Eduardo once again found himself searching for a physician, this time for one able to administer the Alimta. Despite their efforts, the Sanchez family hit a brick wall. For starters, Eduardo's insurance was limited and several of the local physicians already enrolled in the Alimta expanded access program were not accepting new patients. Or, the physicians were so busy that Eduardo would have to wait weeks just to be seen. Eduardo and Ivonne also spoke with some physicians that were not willing to put their staff through the time-consuming procedure of applying for inclusion in the Expanded Access program.

Eduardo at Ivonne's wedding. June 30, 1990
The Sanchez family did not give up.

In mid-January, with the assistance of the staff at the Eli Lilly Expanded Access program, Ivonne was able to locate a physician willing to help her father. Eduardo received his first dose of Alimta on January 23, 2003. The side-effects of the first treatment were "unbearable," according to Eduardo. He was up every morning at 2 a.m. with severe stomach cramps and nausea. According to Ivonne, the second treatment was not as bad and Eduardo was thrilled not to get as sick as he did with the first treatment.

Eduardo has just completed his fourth treatment with Alimta. The latest CT-scan reveals there has been some shrinkage in the tumor. Finally! Some good news.

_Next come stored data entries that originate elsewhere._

File: src/input_sync.sv
////////////////////////////////////////
// Input synchronizer
// Flop chain for asynchronous board inputs
////////////////////////////////////////

`timescale 1ns/100ps
`include "glue_cfg.svh"

module input_sync #(
  parameter type payload_t = logic
) (
  input  logic     soc_clk,
  input  logic     rst_n,
  input  payload_t async_i,
  output payload_t sync_o
);

  payload_t sync_q [`GLUE_SYNC_STAGES];

  always_ff @(posedge soc_clk or negedge rst_n) begin
    if (!rst_n) begin
      for (int i = 0; i < `GLUE_SYNC_STAGES; i++) begin
        sync_q[i] <= '0;
      end
    end else begin
      // First stage may go metastable
      sync_q[0] <= async_i;
      for (int i = 1; i < `GLUE_SYNC_STAGES; i++) begin
        sync_q[i] <= sync_q[i-1];
      end
    end
  end

  assign sync_o = sync_q[`GLUE_SYNC_STAGES-1];

endmodule

File: src/reset_sync.sv
////////////////////////////////////////
// SoC reset generator
// Board reset plus soft reset with synchronous release
////////////////////////////////////////

`timescale 1ns/100ps

module reset_sync (
  input  logic soc_clk,
  input  logic rst_n,
  input  logic soft_rst_i,
  output logic soc_rst_n_o
);

  logic [1:0] rst_q;

  // Async clear from the board and sync clear from software
  always_ff @(posedge soc_clk or negedge rst_n) begin
    if (!rst_n) begin
      rst_q <= '0;
    end else if (soft_rst_i) begin
      rst_q <= '0;
    end else begin
      rst_q <= {rst_q[0], 1'b1};
    end
  end

  // Release two edges after both sources go inactive
  assign soc_rst_n_o = rst_q[1];

  ////////////////////////////////////////
  // Checks
  ////////////////////////////////////////

  // Soft reset reaches the SoC one cycle later at the latest
  soft_rst_asserts_a: assert property (
    @(posedge soc_clk) disable iff (!rst_n)
    soft_rst_i |=> !soc_rst_n_o
  );

endmodule

File: src/glue_regs.sv
////////////////////////////////////////
// Glue register block
// APB slave for control, RTC divider, fan duty and status
////////////////////////////////////////

`timescale 1ns/100ps
`include "glue_cfg.svh"

module glue_regs (
  input  logic                 soc_clk,
  input  logic                 rst_n,
  // APB slave
  input  logic                 psel_i,
  input  logic                 penable_i,
  input  logic                 pwrite_i,
  input  glue_pkg::apb_addr_t  paddr_i,
  input  glue_pkg::apb_data_t  pwdata_i,
  output glue_pkg::apb_data_t  prdata_o,
  output logic                 pready_o,
  output logic                 pslverr_o,
  // Synchronized board switches
  input  glue_pkg::boot_mode_t boot_sw_i,
  input  glue_pkg::fan_duty_t  fan_sw_i,
  // Controls to the glue logic
  output logic                 soft_rst_o,
  output glue_pkg::boot_mode_t boot_mode_o,
  output glue_pkg::rtc_div_t   rtc_half_o,
  output glue_pkg::fan_duty_t  fan_duty_o
);

  logic                 access;
  logic                 wr_en;
  logic                 addr_hit;
  logic                 ctrl_soft_rst_q;
  logic                 ctrl_boot_sel_q;
  glue_pkg::boot_mode_t ctrl_boot_mode_q;
  logic                 ctrl_fan_sel_q;
  glue_pkg::rtc_div_t   rtc_div_q;
  glue_pkg::fan_duty_t  fan_duty_q;
  glue_pkg::apb_data_t  rdata;

  assign access = psel_i & penable_i;
  assign wr_en  = access & pwrite_i;

  ////////////////////////////////////////
  // Decode and read mux
  ////////////////////////////////////////

  always_comb begin
    rdata    = '0;
    addr_hit = 1'b1;
    case (paddr_i)
      `GLUE_ADDR_CTRL: begin
        rdata[`GLUE_CTRL_SOFT_RST]  = ctrl_soft_rst_q;
        rdata[`GLUE_CTRL_BOOT_SEL]  = ctrl_boot_sel_q;
        rdata[`GLUE_CTRL_BOOT_MODE] = ctrl_boot_mode_q;
        rdata[`GLUE_CTRL_FAN_SEL]   = ctrl_fan_sel_q;
      end
      `GLUE_ADDR_RTC_DIV: begin
        rdata[`GLUE_RTC_DIV_W-1:0] = rtc_div_q;
      end
      `GLUE_ADDR_FAN_DUTY: begin
        rdata[`GLUE_FAN_W-1:0] = fan_duty_q;
      end
      `GLUE_ADDR_STATUS: begin
        rdata[`GLUE_STAT_BOOT] = boot_sw_i;
        rdata[`GLUE_STAT_FAN]  = fan_sw_i;
      end
      default: begin
        addr_hit = 1'b0;
      end
    endcase
  end

  // No wait states
  assign pready_o  = 1'b1;
  assign prdata_o  = (access && !pwrite_i) ? rdata : '0;
  // STATUS is read only
  assign pslverr_o = access & (~addr_hit | (pwrite_i & (paddr_i == `GLUE_ADDR_STATUS)));

  ////////////////////////////////////////
  // Register writes
  ////////////////////////////////////////

  always_ff @(posedge soc_clk or negedge rst_n) begin
    if (!rst_n) begin
      ctrl_soft_rst_q  <= 1'b0;
      ctrl_boot_sel_q  <= 1'b0;
      ctrl_boot_mode_q <= '0;
      ctrl_fan_sel_q   <= 1'b0;
      rtc_div_q        <= glue_pkg::rtc_div_t'(`GLUE_RTC_HALF_DEFAULT);
      fan_duty_q       <= '0;
    end else if (wr_en) begin
      case (paddr_i)
        `GLUE_ADDR_CTRL: begin
          ctrl_soft_rst_q  <= pwdata_i[`GLUE_CTRL_SOFT_RST];
          ctrl_boot_sel_q  <= pwdata_i[`GLUE_CTRL_BOOT_SEL];
          ctrl_boot_mode_q <= pwdata_i[`GLUE_CTRL_BOOT_MODE];
          ctrl_fan_sel_q   <= pwdata_i[`GLUE_CTRL_FAN_SEL];
        end
        `GLUE_ADDR_RTC_DIV: begin
          rtc_div_q <= pwdata_i[`GLUE_RTC_DIV_W-1:0];
        end
        `GLUE_ADDR_FAN_DUTY: begin
          fan_duty_q <= pwdata_i[`GLUE_FAN_W-1:0];
        end
        default: begin
        end
      endcase
    end
  end

  // Switch or register override
  assign soft_rst_o  = ctrl_soft_rst_q;
  assign boot_mode_o = ctrl_boot_sel_q ? ctrl_boot_mode_q : boot_sw_i;
  assign fan_duty_o  = ctrl_fan_sel_q ? fan_duty_q : fan_sw_i;
  assign rtc_half_o  = rtc_div_q;

  // Access phase only after a setup phase
  apb_setup_first_a: assert property (
    @(posedge soc_clk) disable iff (!rst_n)
    penable_i |-> $past(psel_i)
  );

endmodule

Since beginning his chemotherapy, Eduardo had lost his desire to eat. His body weight has withered away to a mere 124 pounds. Since hearing the results of the latest CT scan, he has renewed his fight and is beginning to eat more and gain some strength. He is forcing himself to eat soups and drink at least two nutritional liquid supplements a day.

Eduardo also must now fight the added stress stemming from his fears about what is to become of his family. He worries about his wife Maria, who has always been a stay-at-home mom. He married Maria in 1985. Maria does not know how to drive and her English is very limited. She depends heavily on Eduardo for many things. They have a 12-year old son who needs a strong paternal presence in the home.

Eduardo, Eduardo Jr. and wife Maria at Eduardo's 1st Communion. August 16, 2002
Eduardo had planned to spend his time focusing all his attention on his son, guiding him through the perils found on the streets of Los Angeles. He was once able to walk his son to karate lessons or to the park where they would play. Unfortunately, now he cannot walk down the block without gasping for air. He is also worried about his new grandson. He wonders if he will ever get a chance to see him take his first steps, hear him speak for the first time, or take him to the park and play.

Ivonne is saddened by what has become of her father. "He used to love to read, and now he has lost all interest. He won't even read the newspaper anymore." He can no longer do the things he once enjoyed, like playing bingo, or driving to Las Vegas and Mexico. Thoughts about a trip to Florida the family had planned for this coming summer have been replaced by hopes that the Alimta treatments continue to work, that the tumors will shrink, that Dr. Cameron can perform surgery as desired and that Eduardo's life can be extended.

We will keep you posted on the progress of this persevering man and his family.